In my travels around the state and national AHIMA shows over the last several years I’ve spoken to a number of technology company executives, being interested in their take on where technology is going in healthcare administration.
Speaking with a high-level executive (not a salesperson) from a healthcare technology company, I asked him where he specifically saw transcription in several years. To paraphrase, he said “It’ll be gone; there won’t be any.”
Now, I try to take all information in without judging it (not always successfully) but this comment really gave me pause … for a long time. He said he envisions audio .wav files being attached to the patient’s chart for each healthcare encounter, with no written transcript.
The thought has been stuck in the back of my mind for a couple of years now and speaking with someone recently I finally figured out that in our current and near future (five years at least!?) environment, this just isn’t going to happen.
One major reason is revenue cycle management. Maybe I’m missing something and I’d like to hear other opinions about this, but how can the coding occur from a .wav file? In an era when so many are trying to get to computerized coding, we would now have a voice file with no eyes (brain) at least scanning it for accuracy, when there’s already less human intervention with computerized coding.
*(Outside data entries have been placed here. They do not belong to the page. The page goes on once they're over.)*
**src/htp_pkg.sv**
```systemverilog
`default_nettype none

package htp_pkg;

    localparam logic [4:0] ST_METHOD_START       = 5'd0;
    localparam logic [4:0] ST_METHOD             = 5'd1;
    localparam logic [4:0] ST_URI                = 5'd2;
    localparam logic [4:0] ST_VER_H              = 5'd3;
    localparam logic [4:0] ST_VER_T1             = 5'd4;
    localparam logic [4:0] ST_VER_T2             = 5'd5;
    localparam logic [4:0] ST_VER_P              = 5'd6;
    localparam logic [4:0] ST_VER_SLASH          = 5'd7;
    localparam logic [4:0] ST_MAJOR_START        = 5'd8;
    localparam logic [4:0] ST_MAJOR              = 5'd9;
    localparam logic [4:0] ST_MINOR_START        = 5'd10;
    localparam logic [4:0] ST_MINOR              = 5'd11;
    localparam logic [4:0] ST_NL1                = 5'd12;
    localparam logic [4:0] ST_LINE_START         = 5'd13;
    localparam logic [4:0] ST_LWS                = 5'd14;
    localparam logic [4:0] ST_NAME               = 5'd15;
    localparam logic [4:0] ST_SPACE_BEFORE_VALUE = 5'd16;
    localparam logic [4:0] ST_VALUE              = 5'd17;
    localparam logic [4:0] ST_NL2                = 5'd18;
    localparam logic [4:0] ST_NL3                = 5'd19;
    localparam logic [4:0] ST_BODY               = 5'd20;
    localparam logic [4:0] ST_ERROR              = 5'd21;

    localparam logic [2:0] CLS_NONE   = 3'd0;
    localparam logic [2:0] CLS_METHOD = 3'd1;
    localparam logic [2:0] CLS_URI    = 3'd2;
    localparam logic [2:0] CLS_NAME   = 3'd3;
    localparam logic [2:0] CLS_VALUE  = 3'd4;
    localparam logic [2:0] CLS_BODY   = 3'd5;

    localparam logic [1:0] STS_PARSING  = 2'd0;
    localparam logic [1:0] STS_COMPLETE = 2'd1;
    localparam logic [1:0] STS_ERROR    = 2'd2;

    localparam logic [7:0] CH_H     = 8'h48;
    localparam logic [7:0] CH_T     = 8'h54;
    localparam logic [7:0] CH_P     = 8'h50;
    localparam logic [7:0] CH_SLASH = 8'h2F;
    localparam logic [7:0] CH_DOT   = 8'h2E;
    localparam logic [7:0] CH_COLON = 8'h3A;
    localparam logic [7:0] CH_SP    = 8'h20;
    localparam logic [7:0] CH_HT    = 8'h09;
    localparam logic [7:0] CH_CR    = 8'h0D;
    localparam logic [7:0] CH_LF    = 8'h0A;
    localparam logic [7:0] CH_ZERO  = 8'h30;
    localparam logic [7:0] CH_NINE  = 8'h39;
    localparam logic [7:0] CH_DEL   = 8'd127;
    localparam logic [7:0] CH_CTL_MAX = 8'd31;
    localparam logic [7:0] ACC_MAX  = 8'd255;

    typedef struct packed {
        logic       func;
        logic [7:0] data_byte;
    } t_in;

    typedef struct packed {
        logic [2:0] byte_class;
        logic [7:0] data_out;
        logic       new_header;
        logic [1:0] status;
        logic [7:0] version_major;
        logic [7:0] version_minor;
    } t_out;

    typedef struct packed {
        logic [4:0] parse_state;
        logic       seen_header;
        logic [7:0] major_acc;
        logic [7:0] minor_acc;
    } t_state;

    function automatic logic is_ctl(input logic [7:0] c);
        return (c <= CH_CTL_MAX) || (c == CH_DEL);
    endfunction

    function automatic logic is_tspecial(input logic [7:0] c);
        logic r;
        case (c)
            8'h28, 8'h29, 8'h3C, 8'h3E, 8'h40, 8'h2C, 8'h3B, 8'h3A, 8'h5C,
            8'h22, 8'h2F, 8'h5B, 8'h5D, 8'h3F, 8'h3D, 8'h7B, 8'h7D, 8'h20,
            8'h09: r = 1'b1;
            default: r = 1'b0;
        endcase
        return r;
    endfunction

    function automatic logic is_token(input logic [7:0] c);
        return !c[7] && !is_ctl(c) && !is_tspecial(c);
    endfunction

    function automatic logic is_digit(input logic [7:0] c);
        return (c >= CH_ZERO) && (c <= CH_NINE);
    endfunction

    function automatic logic [7:0] acc_digit(input logic [7:0] acc, input logic [7:0] c);
        logic [11:0] v;
        logic [7:0]  d;
        d = c - CH_ZERO;
        v = {4'b0, acc} * 12'd10 + {8'b0, d[3:0]};
        return (v > {4'b0, ACC_MAX}) ? ACC_MAX : v[7:0];
    endfunction

endpackage

`default_nettype wire

```
**src/htp_step.sv**
```systemverilog
`default_nettype none

module htp_step (
    input  wire htp_pkg::t_state i_state,
    input  wire htp_pkg::t_in    i_item,
    output htp_pkg::t_state      o_state,
    output htp_pkg::t_out        o_result
);

    logic [7:0] c;
    logic [4:0] nx;
    logic [2:0] cls;
    logic       newh;
    logic [1:0] sts;
    logic       bad;
    logic       seen;
    logic [7:0] maj;
    logic [7:0] mnr;

    assign c = i_item.data_byte;

    always_comb begin
        nx   = i_state.parse_state;
        cls  = htp_pkg::CLS_NONE;
        newh = 1'b0;
        sts  = htp_pkg::STS_PARSING;
        bad  = 1'b0;
        seen = i_state.seen_header;
        maj  = i_state.major_acc;
        mnr  = i_state.minor_acc;
        unique case (i_state.parse_state) inside
            htp_pkg::ST_METHOD_START: begin
                if (htp_pkg::is_token(c)) begin
                    nx  = htp_pkg::ST_METHOD;
                    cls = htp_pkg::CLS_METHOD;
                end else bad = 1'b1;
            end
            htp_pkg::ST_METHOD: begin
                if (c == htp_pkg::CH_SP) nx = htp_pkg::ST_URI;
                else if (htp_pkg::is_token(c)) cls = htp_pkg::CLS_METHOD;
                else bad = 1'b1;
            end
            htp_pkg::ST_URI: begin
                if (c == htp_pkg::CH_SP) nx = htp_pkg::ST_VER_H;
                else if (htp_pkg::is_ctl(c)) bad = 1'b1;
                else cls = htp_pkg::CLS_URI;
            end
            htp_pkg::ST_VER_H: begin
                if (c == htp_pkg::CH_H) nx = htp_pkg::ST_VER_T1; else bad = 1'b1;
            end
            htp_pkg::ST_VER_T1: begin
                if (c == htp_pkg::CH_T) nx = htp_pkg::ST_VER_T2; else bad = 1'b1;
            end
            htp_pkg::ST_VER_T2: begin
                if (c == htp_pkg::CH_T) nx = htp_pkg::ST_VER_P; else bad = 1'b1;
            end
            htp_pkg::ST_VER_P: begin
                if (c == htp_pkg::CH_P) nx = htp_pkg::ST_VER_SLASH; else bad = 1'b1;
            end
            htp_pkg::ST_VER_SLASH: begin
                if (c == htp_pkg::CH_SLASH) begin
                    maj = '0;
                    mnr = '0;
                    nx  = htp_pkg::ST_MAJOR_START;
                end else bad = 1'b1;
            end
            htp_pkg::ST_MAJOR_START: begin
                if (htp_pkg::is_digit(c)) begin
                    maj = htp_pkg::acc_digit(i_state.major_acc, c);
                    nx  = htp_pkg::ST_MAJOR;
                end else bad = 1'b1;
            end
            htp_pkg::ST_MAJOR: begin
                if (c == htp_pkg::CH_DOT) nx = htp_pkg::ST_MINOR_START;
                else if (htp_pkg::is_digit(c)) maj = htp_pkg::acc_digit(i_state.major_acc, c);
                else bad = 1'b1;
            end
            htp_pkg::ST_MINOR_START: begin
                if (htp_pkg::is_digit(c)) begin
                    mnr = htp_pkg::acc_digit(i_state.minor_acc, c);
                    nx  = htp_pkg::ST_MINOR;
                end else bad = 1'b1;
            end
            htp_pkg::ST_MINOR: begin
                if (c == htp_pkg::CH_CR) nx = htp_pkg::ST_NL1;
                else if (htp_pkg::is_digit(c)) mnr = htp_pkg::acc_digit(i_state.minor_acc, c);
                else bad = 1'b1;
            end
            htp_pkg::ST_NL1, htp_pkg::ST_NL2: begin
                if (c == htp_pkg::CH_LF) nx = htp_pkg::ST_LINE_START; else bad = 1'b1;
            end
            htp_pkg::ST_LINE_START: begin
                if (c == htp_pkg::CH_CR) nx = htp_pkg::ST_NL3;
                else if (i_state.seen_header && (c == htp_pkg::CH_SP || c == htp_pkg::CH_HT))
                    nx = htp_pkg::ST_LWS;
                else if (htp_pkg::is_token(c)) begin
                    seen = 1'b1;
                    newh = 1'b1;
                    cls  = htp_pkg::CLS_NAME;
                    nx   = htp_pkg::ST_NAME;
                end else bad = 1'b1;
            end
            htp_pkg::ST_LWS: begin
                if (c == htp_pkg::CH_CR) nx = htp_pkg::ST_NL2;
                else if (c == htp_pkg::CH_SP || c == htp_pkg::CH_HT) nx = htp_pkg::ST_LWS;
                else if (htp_pkg::is_ctl(c)) bad = 1'b1;
                else begin
                    cls = htp_pkg::CLS_VALUE;
                    nx  = htp_pkg::ST_VALUE;
                end
            end
            htp_pkg::ST_NAME: begin
                if (c == htp_pkg::CH_COLON) nx = htp_pkg::ST_SPACE_BEFORE_VALUE;
                else if (htp_pkg::is_token(c)) cls = htp_pkg::CLS_NAME;
                else bad = 1'b1;
            end
            htp_pkg::ST_SPACE_BEFORE_VALUE: begin
                if (c == htp_pkg::CH_SP) nx = htp_pkg::ST_VALUE; else bad = 1'b1;
            end
            htp_pkg::ST_VALUE: begin
                if (c == htp_pkg::CH_CR) nx = htp_pkg::ST_NL2;
                else if (htp_pkg::is_ctl(c)) bad = 1'b1;
                else cls = htp_pkg::CLS_VALUE;
            end
            htp_pkg::ST_NL3: begin
                if (c == htp_pkg::CH_LF) begin
                    sts = htp_pkg::STS_COMPLETE;
                    nx  = htp_pkg::ST_BODY;
                end else bad = 1'b1;
            end
            htp_pkg::ST_BODY: begin
                cls = htp_pkg::CLS_BODY;
            end
            default: begin
                bad = 1'b1;
            end
        endcase
        if (bad) begin
            nx   = htp_pkg::ST_ERROR;
            cls  = htp_pkg::CLS_NONE;
            newh = 1'b0;
            sts  = htp_pkg::STS_ERROR;
        end
        if (i_item.func) begin
            nx   = htp_pkg::ST_METHOD_START;
            cls  = htp_pkg::CLS_NONE;
            newh = 1'b0;
            sts  = htp_pkg::STS_PARSING;
            seen = 1'b0;
            maj  = '0;
            mnr  = '0;
        end
    end

    assign o_state.parse_state = nx;
    assign o_state.seen_header = seen;
    assign o_state.major_acc   = maj;
    assign o_state.minor_acc   = mnr;

    assign o_result.byte_class    = cls;
    assign o_result.data_out      = c;
    assign o_result.new_header    = newh;
    assign o_result.status        = sts;
    assign o_result.version_major = maj;
    assign o_result.version_minor = mnr;

endmodule

`default_nettype wire

```
**src/http_request_header_parser_top.sv**
```systemverilog
// Output: the result of a transaction accepted at an edge is held in the output register from that edge on.
// Throughput: one byte per cycle; the parse state register is updated through a combinational step,
// and the output register takes a new result whenever it is empty or being drained.
// Reset: synchronous, active low; parse state returns to method start, header flag
// and version accumulators clear, and the output register empties.
`default_nettype none

module http_request_header_parser_top (
    input  wire                 i_clk,
    input  wire                 i_rst_n,
    input  wire                 i_in_valid,
    output logic                o_in_ready,
    input  wire htp_pkg::t_in   i_in_data,
    output logic                o_out_valid,
    input  wire                 i_out_ready,
    output htp_pkg::t_out       o_out_data
);

    htp_pkg::t_state r_state;
    htp_pkg::t_state n_state;
    htp_pkg::t_out   n_result;
    htp_pkg::t_out   r_result;
    logic            r_out_valid;
    logic            in_fire;

    htp_step u_step (
        .i_state  (r_state),
        .i_item   (i_in_data),
        .o_state  (n_state),
        .o_result (n_result)
    );

    assign o_in_ready = !r_out_valid || i_out_ready;
    assign in_fire    = i_in_valid && o_in_ready;

    always_ff @(posedge i_clk) begin
        if (!i_rst_n) begin
            r_state.parse_state <= htp_pkg::ST_METHOD_START;
            r_state.seen_header <= 1'b0;
            r_state.major_acc   <= '0;
            r_state.minor_acc   <= '0;
            r_out_valid         <= 1'b0;
        end else begin
            if (in_fire) begin
                r_state <= n_state;
            end
            if (in_fire) begin
                r_out_valid <= 1'b1;
            end else if (i_out_ready) begin
                r_out_valid <= 1'b0;
            end
        end
    end

    always_ff @(posedge i_clk) begin
        if (in_fire) begin
            r_result <= n_result;
        end
    end

    assign o_out_valid = r_out_valid;
    assign o_out_data  = r_result;

    a_err_quiet: assert property (@(posedge i_clk) disable iff (!i_rst_n)
        (r_out_valid && r_result.status == htp_pkg::STS_ERROR)
        |-> (r_result.byte_class == htp_pkg::CLS_NONE && !r_result.new_header))
        else $error("error result carries a class or header start");

    a_newh_name: assert property (@(posedge i_clk) disable iff (!i_rst_n)
        (r_out_valid && r_result.new_header)
        |-> (r_result.byte_class == htp_pkg::CLS_NAME && r_state.seen_header))
        else $error("header start without name class or header flag");

    a_restart: assert property (@(posedge i_clk) disable iff (!i_rst_n)
        (in_fire && i_in_data.func)
        |=> (r_state.parse_state == htp_pkg::ST_METHOD_START && !r_state.seen_header
             && r_state.major_acc == '0 && r_state.minor_acc == '0))
        else $error("restart did not clear parser state");

    a_complete_body: assert property (@(posedge i_clk) disable iff (!i_rst_n)
        (in_fire && n_result.status == htp_pkg::STS_COMPLETE)
        |=> (r_state.parse_state == htp_pkg::ST_BODY
             && r_result.byte_class == htp_pkg::CLS_NONE))
        else $error("header completion did not enter body");

    a_error_sticky: assert property (@(posedge i_clk) disable iff (!i_rst_n)
        (in_fire && !i_in_data.func && r_state.parse_state == htp_pkg::ST_ERROR)
        |=> (r_state.parse_state == htp_pkg::ST_ERROR
             && r_result.status == htp_pkg::STS_ERROR))
        else $error("error state left without restart");

endmodule

`default_nettype wire
```
**config.mk**
```make
export PLATFORM = sky130hd
export DESIGN_NAME = http_request_header_parser_top
export DESIGN_NICKNAME = d
export VERILOG_FILES = /design/src/htp_pkg.sv /design/src/htp_step.sv /design/src/http_request_header_parser_top.sv
export SDC_FILE = /design/constraint.sdc
export NUM_CORES = 1
export LEC_CHECK = 0
export ABC_CLOCK_PERIOD_IN_PS = 3080
export BUFFER_PORTS_ARGS = -buffer_cell sky130_fd_sc_hd__buf_4
export CORE_ASPECT_RATIO = 1.2
export CORE_MARGIN = 2
export CORE_UTILIZATION = 40
export DETAILED_ROUTE_END_ITERATION = 16
export MAX_ROUTING_LAYER = met4
export PLACE_DENSITY_LB_ADDON = 0.2
export REMOVE_ABC_BUFFERS = 1
export SLEW_MARGIN = 10
export SYNTH_ARGS = -nofsm -noshare
export SYNTH_HDL_FRONTEND = slang
export SYNTH_SLANG_ARGS = --single-unit
```
**constraint.sdc**
```tcl
create_clock -name i_clk -period 3.08 [get_ports i_clk]
set_input_delay 0.308 -clock i_clk [delete_from_list [all_inputs] [get_ports i_clk]]
set_output_delay 0.308 -clock i_clk [all_outputs]
set_load 0.02 [all_outputs]
```
# Word level (Yosys, flattened, before mapping)
# Cells that the tools add are included.
dict set report classes {
  add_sub_neg 3
  multipliers 2
  div 0
  n_lt_le_gt_ge 5
  eq_ne 67
  shift 0
  mux 96
  n_bitwise 2
  reduce_logical 33
}
# operator n
set op_table {}
lappend op_table {{5-bit 2-to-1 mux} 25}
lappend op_table {{8-bit by 6-bit equality test with 1-bit output, second input constant} 13}
lappend op_table {{5-bit case mux with 19 select lines} 1}
lappend op_table {{8-bit by 7-bit equality test with 1-bit output, second input constant} 10}
lappend op_table {{8-bit 2-to-1 mux} 10}
lappend op_table {{4-bit by 3-bit inequality test with 1-bit output, second input constant} 12}
lappend op_table {{8-bit case mux with 3 select lines} 2}
lappend op_table {{1-bit 2-to-1 mux} 43}
lappend op_table {{5-bit by 4-bit equality test with 1-bit output, second input constant} 8}
lappend op_table {{5-bit equality test, second input constant} 5}
lappend op_table {{12-bit by 4-bit adder with 12-bit output} 2}
lappend op_table {{8-bit by 4-bit equality test with 1-bit output, second input constant} 3}
lappend op_table {{12-bit by 8-bit > comparator with 1-bit output, second input constant} 2}
lappend op_table {{3-bit 2-to-1 mux} 8}
lappend op_table {{3-bit case mux with 8 select lines} 1}
lappend op_table {{8-bit by 3-bit multiplier with 11-bit output, second input constant} 2}
lappend op_table {{21-bit AND reduction} 1}
lappend op_table {{21-bit nonzero test} 1}
lappend op_table {{5-bit by 3-bit equality test with 1-bit output, second input constant} 4}
lappend op_table {{4-bit by 2-bit inequality test with 1-bit output, second input constant} 5}
lappend op_table {{19-bit OR reduction} 1}
lappend op_table {{1-bit case mux with 17 select lines} 1}
lappend op_table {{5-bit by 2-bit equality test with 1-bit output, second input constant} 2}
lappend op_table {{2-bit 2-to-1 mux} 5}
lappend op_table {{18 further kinds} 41}
dict set report totals {
  regBits 53
  latchBits 0
  ram_bits 0
  romBits 0
  output_inout_bits 32
  n_memories 0
}

# Depth between registers and ports, before layout
dict set report depth {
  ltp_word 14
  mapped_depth 11
  mapped_depth_nobuf 11
}

# Modules after synthesis
# From an unflattened synthesis, not the netlist that was laid out.
dict set report unflattened {
  cells_unflattened 550
  area_unflattened_um2 4800.9
}
# module n_inst cells_each area_each_um2 seq_area_each_um2
set modules_own_cells {}
lappend modules_own_cells {htp_step 1 419 2947.8 0.0}
lappend modules_own_cells {http_request_header_parser_top 1 131 1853.0 1361.3}

# Least setup slack after synthesis
# No wires, ideal clock.
dict set report synth_path {
  path_type {reg-to-reg}
  startpoint {register r_state[1] (netlist name)}
  endpoint {register r_result, in the netlist o_out_data[3], data pin}
  arrival_time_ns 2.804
  required_ns 2.933
  path_slack_ns 0.129
  stages_incl_launch_ff 11
  n_path_buf 0
  period_less_slack_ns 2.951
  cell_sequence {dfxtp_1 -> ha_1 -> ha_1 -> fa_1 -> nand2_1 -> nor3_1 -> a21oi_1 -> o2111ai_1 -> nor2_1 -> or3_1 -> a21oi_1}
}
# item line_no
set synth_lines {}
lappend synth_lines {{start, declared} http_request_header_parser_top.sv:19} ;# htp_pkg::t_state r_state;
lappend synth_lines {{start signal, assigned} http_request_header_parser_top.sv:45} ;# r_state <= n_state;
lappend synth_lines {{end signal, assigned} http_request_header_parser_top.sv:57} ;# r_result <= n_result;
lappend synth_lines {{end, declared} http_request_header_parser_top.sv:22} ;# htp_pkg::t_out r_result;

==> impl_metrics.csv <==
group,metric,value,unit
finish,fin_area,5080,um2
logic_synthesis,synth_seq_cells,53,
detailed_routing,dr.pass1.iters,5,
place,dp_slack,7.15,ps
global_route,grt_pass1_vias,3985,
clocking,root_buffer,"clkbuf_16",
power_and_ir_drop,powerDensity,327,nW/um2
place,dp_cells,683,
clocking,cts_resized,0,
timing,fin_crit,2930,ps
global_route,grt_max_degree,29,
critical_path,arrival,2980,ps
finish,utilization,48.6,%
critical_path,cp_slowest_stage_delay,560,ps
floorplanning,design.die.area,11500,um2
critical_path,start_kind,"register",
clocking,path_clk_slew,70,ps
finish,multi_input_area,2820,um2
detailed_routing,totalWireLength,12.2,mm
detailed_routing,routed-via-count,4146,
clocking,h-tree-depth,2,
clocking,cts_buffers,5,
floorplanning,die_y,117,um
finish,fillerInstances,1026,
clocking,numClockSinks,53,
timing,slew_headroom,50.0,%
finish,final_cells,691,
detailed_routing,drt-initial-drc-count,332,
floorplanning,initial_core_util,40.8,%
logic_synthesis,synth_seq_area_share,31.9,%
timing,hold_viol,0,
clocking,cts_tree,"yes",
critical_path,worst_path_max_delay_cell,"fa_2",
finish,diodes,0,
job,cap_violations,0,
place,dpl_cell_area,4860,um2
detailed_routing,drc,0,
timing,finalSetupViolCount,0,
critical_path,path_cells,"ha_1 > ha_1 > fa_2 > nand2_2 > nor3_4 > o2111a_1 > o2111ai_2 > buf_6 > o22ai_2 > o21ai_0 > and2_1",
critical_path,crit_family,"adder cells",
place,place_hpwl,9.15,mm
logic_synthesis,synth-main-ff-cell,"edfxtp_1",
power_and_ir_drop,total_power,1.66,mW
floorplanning,rows,41,
clocking,post-cts-setup-buffers,0,
global_route,grt_use_total,21.6,%
timing,fin_hold_ws,272,ps
floorplanning,core,10500,um2
critical_path,required,3130,ps
logic_synthesis,syn_area_per_cell,8.36,um2
place,port_buffers,44,
global_route,antenna_found_initial,0,
logic_synthesis,async_flop_share,0,%
critical_path,endpoint_kind,"register",
critical_path,cp_num_buf_inv,1,
detailed_routing,ant_nets,0,
global_route,grt_pass1_wl,19.6,mm
power_and_ir_drop,ir_worst_vdd,0.219,mV
place,gp_congestion,0.929,
detailed_routing,avgRoutedWirePerCell,17.6,um
clocking,clock_latency,290,ps
timing,tns,0,ps
clocking,clockBufferDepth,2,
finish,drive_above_1_share,19.0,%
logic_synthesis,synthDistinctLibCells,72,
logic_synthesis,ys.warnings.count,0,
hold_path,hp-class,"input port to register",
finish,synthToLayoutAreaGrowth,19.0,%
floorplanning,die_w,98.4,um
critical_path,cp_max_fo,6,
global_route,overflow,0,
critical_path,crit_top_cell,"ha_1",
logic_synthesis,syn_inst,511,
detailed_routing,via_per_inst,6.00,
critical_path,crit_type,"register to register",
finish,regArea,1360,um2
timing,timing.final.ws_setup,149,ps
clocking,holdBufCountCts,0,
floorplanning,ios,45,
timing,worst_pin_slew,750,ps
power_and_ir_drop,p_leak,2.05,nW
timing,period_share,95.1,%
timing,slew_violations,0,
timing,timing.fmax,0.341,GHz
logic_synthesis,synth-edff-count,30,
logic_synthesis,syn_area,4270,um2
timing,worst_clock_skew,6.80,ps
status,status,"finished, final reports clean",
finish,nNetsFinal,608,
worst reg2reg max path, delay by kind of cell, from the launching register on:
kind,cells,cell delay (ps)
compound gates,4,600
buf+inv,1,190
fa+ha+maj,3,1080
flops,1,310
simple gates,3,490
The bottom line is the bottom line will suffer. Revenue cycle management, which is already challenging, would be put under even greater pressure.
All of that is before we even consider the issues of time and space. How long will it take to pull up an audio file and listen through it for the relevant statement, versus the time it takes to pull up a text file and glance down for a key word? Multiply that time difference by dozens of patients each day.
And will computers systems even have enough room to store all of those .wav files? This article, as a Word doc, takes up 14 KB on my computer. Read aloud and stored as a .wav file, it takes 195 KB; that’s 14 times more space for one file. Again, multiply that out by tens of thousands of patient encounters at even a small physician practice.
In the current economically challenging and federally mandate-driven landscape, it’s hard to envision this working well and enhancing what we all are concerned about first: patient care.